Voted best foreign film by both the National Society of Film Critics and the Los Angeles Film Critics Assn., “La Promesse” is the story of a 15-year-old boy (Jeremie Renier), who is torn between his devotion to his father and his sense of what is right.

Times critic Kenneth Turan, who ranked the film No. 5 on his Top 10 list for 1997, wrote that “La Promesse” illustrates “the cinema’s always-surprising ability to make gripping and unforgettable entertainments out of profound issues. The story of how a 15-year-old liar and sneak thief discovers the existence of morality proves that compelling personal dilemmas make for the most dramatic cinema.”

* “La Promesse” screens at 7 and 9 p.m. Friday in the Crystal Cove auditorium in the UCI Student Center, near the corner of West Peltason and Pereira drives. In French with English subtitles. Unrated.
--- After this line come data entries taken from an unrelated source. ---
## src/rtl/cache_control.sv

```systemverilog
// cache_control: write-back cache controller FSM (IDLE/COMPARE/WRITEBACK/ALLOCATE) with hit/miss counters
// Ports: clk, rst (sync, active-high); CPU side mem_read/mem_write -> mem_resp;
// datapath status hit, victim_valid, victim_dirty, lru_way; physical memory pmem_read/pmem_write/pmem_addr_sel <- pmem_resp;
// datapath controls way_sel, load_data, data_src, load_tag, set_dirty, clr_dirty, lru_update; hit_count/miss_count saturating.
module cache_control #(
  parameter int s_way = 1,
  parameter int s_index = 3
) (
  input  logic               clk,
  input  logic               rst,
  input  logic               mem_read,
  input  logic               mem_write,
  input  logic [2**s_way-1:0] hit,
  input  logic               victim_valid,
  input  logic               victim_dirty,
  input  logic [s_way-1:0]   lru_way,
  input  logic               pmem_resp,
  output logic               mem_resp,
  output logic               pmem_read,
  output logic               pmem_write,
  output logic               pmem_addr_sel,
  output logic [s_way-1:0]   way_sel,
  output logic               load_data,
  output logic               data_src,
  output logic               load_tag,
  output logic               set_dirty,
  output logic               clr_dirty,
  output logic               lru_update,
  output logic [31:0]        hit_count,
  output logic [31:0]        miss_count
);
  localparam int num_way = 2**s_way;
  typedef enum logic [1:0] {IDLE, COMPARE, WRITEBACK, ALLOCATE} state_t;
  state_t state;
  logic [s_way-1:0] victim;
  logic [s_way-1:0] hit_way;
  logic recheck;
  logic req;
  logic chit;
  logic cwr;
  logic fill;
  logic unused_index;
  assign unused_index = ^s_index;
  assign req = mem_read | mem_write;
  always_comb begin
    hit_way = '0;
    for (int i = num_way - 1; i >= 0; i--)
      if (hit[i]) hit_way = s_way'(i);
  end
  // COMPARE outputs react to hit in the same cycle; a recheck with the request gone stays silent
  assign chit = state == COMPARE && req && |hit;
  assign cwr = chit && mem_write;
  assign fill = state == ALLOCATE && pmem_resp;
  assign mem_resp = chit;
  assign lru_update = chit;
  assign data_src = cwr;
  assign set_dirty = cwr;
  assign load_data = cwr | fill;
  assign load_tag = fill;
  assign clr_dirty = fill;
  assign pmem_read = state == ALLOCATE;
  assign pmem_write = state == WRITEBACK;
  assign pmem_addr_sel = state == WRITEBACK;
  assign way_sel = chit ? hit_way : (state == WRITEBACK || state == ALLOCATE) ? victim : '0;
  always_ff @(posedge clk) begin
    if (rst) begin
      state <= IDLE;
      victim <= '0;
      recheck <= 1'b0;
      hit_count <= '0;
      miss_count <= '0;
    end else begin
      case (state)
        IDLE: if (req) state <= COMPARE;
        COMPARE: begin
          recheck <= 1'b0;
          if (!req) state <= IDLE;
          else if (|hit) begin
            state <= IDLE;
            if (!recheck && ~&hit_count) hit_count <= hit_count + 32'd1;
          end else begin
            victim <= lru_way;
            if (~&miss_count) miss_count <= miss_count + 32'd1;
            state <= (victim_valid && victim_dirty) ? WRITEBACK : ALLOCATE;
          end
        end
        WRITEBACK: if (pmem_resp) state <= ALLOCATE;
        ALLOCATE: if (pmem_resp) begin
          state <= COMPARE;
          recheck <= 1'b1;
        end
        default: state <= IDLE;
      endcase
    end
  end
endmodule

```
Times guidelines: intense adult situations and themes. Running time: 1 hour, 33 minutes. General admission: $4.50. (949) 824-5588.

Strangers Find Solace

in ‘Eternity and a Day’

“Eternity and a Day,” a Greek film that won the Golden Palm at the 1998 Cannes Film Festival, opens Friday at Edwards Town Center in Costa Mesa.

The film, by writer-director Theo Angelopoulos, is a portrait of a celebrated Greek writer, Alexandre (Bruno Ganz), who has recently learned that he is terminally ill. Closing up his beloved seaside retreat for the last time before entering the hospital, he discovers a packet of letters from his long-dead wife, whose words lead him on a “magical realist voyage” to relive one idyllic, idealized day.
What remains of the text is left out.